**YOUR ASSIGNMENT**
Copy, exactly and without additions, every line in the records below from the one holding "# Word-level counts" through the one holding "Reductions and logical operators: 51", both ends included.

== GIVEN DATA ==

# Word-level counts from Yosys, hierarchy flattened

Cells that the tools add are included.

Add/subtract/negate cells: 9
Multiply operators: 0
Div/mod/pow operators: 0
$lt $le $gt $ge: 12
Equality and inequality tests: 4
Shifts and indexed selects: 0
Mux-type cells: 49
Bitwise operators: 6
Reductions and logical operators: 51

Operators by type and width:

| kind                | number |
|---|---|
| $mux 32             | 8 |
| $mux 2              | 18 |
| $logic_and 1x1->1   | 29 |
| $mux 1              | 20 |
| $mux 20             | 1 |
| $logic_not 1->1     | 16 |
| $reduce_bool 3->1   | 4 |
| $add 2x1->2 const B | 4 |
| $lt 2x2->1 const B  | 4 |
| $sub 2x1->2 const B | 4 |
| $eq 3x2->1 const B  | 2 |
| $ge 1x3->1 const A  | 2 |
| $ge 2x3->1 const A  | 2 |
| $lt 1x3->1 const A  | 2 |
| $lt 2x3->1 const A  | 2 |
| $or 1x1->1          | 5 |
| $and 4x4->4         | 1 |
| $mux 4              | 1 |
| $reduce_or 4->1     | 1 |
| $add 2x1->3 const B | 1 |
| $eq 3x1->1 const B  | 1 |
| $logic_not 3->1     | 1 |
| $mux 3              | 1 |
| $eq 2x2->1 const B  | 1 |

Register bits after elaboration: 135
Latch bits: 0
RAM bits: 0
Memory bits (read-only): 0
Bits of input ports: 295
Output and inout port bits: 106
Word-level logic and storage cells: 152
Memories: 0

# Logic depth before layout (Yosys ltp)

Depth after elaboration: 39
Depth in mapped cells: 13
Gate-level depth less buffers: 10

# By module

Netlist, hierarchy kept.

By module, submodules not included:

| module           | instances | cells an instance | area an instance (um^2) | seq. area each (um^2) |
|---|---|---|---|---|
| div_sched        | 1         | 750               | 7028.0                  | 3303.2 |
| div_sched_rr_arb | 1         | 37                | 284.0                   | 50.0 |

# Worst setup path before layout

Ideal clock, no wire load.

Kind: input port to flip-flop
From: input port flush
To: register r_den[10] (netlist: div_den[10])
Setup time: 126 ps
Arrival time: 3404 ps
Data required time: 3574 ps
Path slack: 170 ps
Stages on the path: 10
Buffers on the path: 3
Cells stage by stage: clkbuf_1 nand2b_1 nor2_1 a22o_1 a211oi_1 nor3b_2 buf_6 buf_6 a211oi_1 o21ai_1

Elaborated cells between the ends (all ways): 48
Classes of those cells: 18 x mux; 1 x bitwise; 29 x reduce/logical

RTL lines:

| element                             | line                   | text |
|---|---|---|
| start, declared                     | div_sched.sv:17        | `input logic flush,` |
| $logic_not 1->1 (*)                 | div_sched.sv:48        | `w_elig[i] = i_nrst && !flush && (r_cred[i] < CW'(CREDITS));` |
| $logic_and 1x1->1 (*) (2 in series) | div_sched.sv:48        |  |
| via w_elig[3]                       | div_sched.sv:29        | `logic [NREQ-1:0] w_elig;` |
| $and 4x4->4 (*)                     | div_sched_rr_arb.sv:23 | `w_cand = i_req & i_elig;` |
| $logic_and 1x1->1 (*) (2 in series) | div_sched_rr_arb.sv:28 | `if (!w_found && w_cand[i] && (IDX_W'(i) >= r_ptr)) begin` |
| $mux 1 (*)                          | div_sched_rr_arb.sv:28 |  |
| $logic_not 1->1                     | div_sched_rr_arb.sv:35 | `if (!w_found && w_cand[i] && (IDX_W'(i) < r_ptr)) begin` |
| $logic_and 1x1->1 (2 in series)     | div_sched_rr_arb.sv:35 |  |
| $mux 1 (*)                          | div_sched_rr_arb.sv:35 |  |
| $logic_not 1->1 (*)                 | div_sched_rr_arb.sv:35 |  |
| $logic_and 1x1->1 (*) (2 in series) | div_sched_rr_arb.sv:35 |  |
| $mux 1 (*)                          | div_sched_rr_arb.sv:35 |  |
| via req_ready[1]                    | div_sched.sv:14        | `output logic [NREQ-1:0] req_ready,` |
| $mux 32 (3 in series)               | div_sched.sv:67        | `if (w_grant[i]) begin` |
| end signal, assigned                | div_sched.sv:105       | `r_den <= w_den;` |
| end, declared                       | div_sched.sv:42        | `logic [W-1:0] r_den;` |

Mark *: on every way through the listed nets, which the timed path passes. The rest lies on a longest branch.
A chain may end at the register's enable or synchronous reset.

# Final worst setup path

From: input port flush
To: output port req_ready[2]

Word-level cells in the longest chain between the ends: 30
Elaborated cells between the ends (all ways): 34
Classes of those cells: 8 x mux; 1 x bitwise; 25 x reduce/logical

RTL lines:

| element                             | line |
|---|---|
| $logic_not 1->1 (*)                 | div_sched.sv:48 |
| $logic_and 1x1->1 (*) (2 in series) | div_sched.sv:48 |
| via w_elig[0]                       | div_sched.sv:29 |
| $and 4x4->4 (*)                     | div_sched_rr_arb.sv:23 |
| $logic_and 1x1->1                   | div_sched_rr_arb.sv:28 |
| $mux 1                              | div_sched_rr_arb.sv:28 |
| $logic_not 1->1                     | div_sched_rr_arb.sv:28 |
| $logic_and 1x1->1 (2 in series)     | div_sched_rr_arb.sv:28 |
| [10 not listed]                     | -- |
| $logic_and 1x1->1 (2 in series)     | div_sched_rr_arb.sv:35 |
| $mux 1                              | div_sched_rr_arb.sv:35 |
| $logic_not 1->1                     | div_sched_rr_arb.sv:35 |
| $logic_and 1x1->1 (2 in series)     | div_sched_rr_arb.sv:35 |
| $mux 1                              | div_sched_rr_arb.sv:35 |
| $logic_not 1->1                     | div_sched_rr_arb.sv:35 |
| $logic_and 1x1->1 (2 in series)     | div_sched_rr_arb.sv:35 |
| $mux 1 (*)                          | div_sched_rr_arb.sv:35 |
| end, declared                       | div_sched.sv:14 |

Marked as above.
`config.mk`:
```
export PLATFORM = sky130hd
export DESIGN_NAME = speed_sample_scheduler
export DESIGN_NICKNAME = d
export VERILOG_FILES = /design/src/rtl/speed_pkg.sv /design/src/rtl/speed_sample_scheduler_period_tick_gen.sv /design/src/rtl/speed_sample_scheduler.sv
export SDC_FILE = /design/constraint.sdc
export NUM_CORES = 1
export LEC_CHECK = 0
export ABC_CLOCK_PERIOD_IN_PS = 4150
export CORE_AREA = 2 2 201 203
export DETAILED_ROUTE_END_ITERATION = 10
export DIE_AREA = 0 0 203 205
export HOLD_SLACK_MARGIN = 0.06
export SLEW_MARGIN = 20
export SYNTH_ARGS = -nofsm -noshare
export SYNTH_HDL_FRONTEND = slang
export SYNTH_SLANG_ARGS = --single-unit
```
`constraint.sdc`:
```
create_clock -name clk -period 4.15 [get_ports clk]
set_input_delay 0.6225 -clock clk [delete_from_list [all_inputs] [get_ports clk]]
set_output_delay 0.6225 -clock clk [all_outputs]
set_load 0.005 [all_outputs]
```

===
== GIVEN DATA ==

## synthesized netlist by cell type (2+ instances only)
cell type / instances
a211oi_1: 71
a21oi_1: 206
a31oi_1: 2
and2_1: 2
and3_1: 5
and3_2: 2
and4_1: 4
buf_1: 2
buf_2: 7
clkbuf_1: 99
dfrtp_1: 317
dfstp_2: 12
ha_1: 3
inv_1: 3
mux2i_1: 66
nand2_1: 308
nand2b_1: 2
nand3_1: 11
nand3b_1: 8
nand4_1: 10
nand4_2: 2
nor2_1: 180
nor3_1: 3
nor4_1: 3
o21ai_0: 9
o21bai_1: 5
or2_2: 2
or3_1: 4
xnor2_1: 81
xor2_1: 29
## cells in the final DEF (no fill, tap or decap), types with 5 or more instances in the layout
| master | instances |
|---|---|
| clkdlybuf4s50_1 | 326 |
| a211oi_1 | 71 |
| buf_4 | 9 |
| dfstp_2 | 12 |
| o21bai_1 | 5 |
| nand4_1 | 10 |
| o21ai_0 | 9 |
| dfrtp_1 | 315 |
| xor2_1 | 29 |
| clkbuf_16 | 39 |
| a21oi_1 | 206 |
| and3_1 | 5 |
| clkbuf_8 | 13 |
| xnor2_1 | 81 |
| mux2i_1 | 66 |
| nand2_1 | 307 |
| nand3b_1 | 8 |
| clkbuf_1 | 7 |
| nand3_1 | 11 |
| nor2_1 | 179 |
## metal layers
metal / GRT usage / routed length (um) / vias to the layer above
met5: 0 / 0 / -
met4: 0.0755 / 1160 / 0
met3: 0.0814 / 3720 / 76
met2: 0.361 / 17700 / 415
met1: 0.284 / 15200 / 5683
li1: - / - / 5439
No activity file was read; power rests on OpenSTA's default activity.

===

**EXERCISE OUTPUT**
# Word-level counts from Yosys, hierarchy flattened

Cells that the tools add are included.

Add/subtract/negate cells: 9
Multiply operators: 0
Div/mod/pow operators: 0
$lt $le $gt $ge: 12
Equality and inequality tests: 4
Shifts and indexed selects: 0
Mux-type cells: 49
Bitwise operators: 6
Reductions and logical operators: 51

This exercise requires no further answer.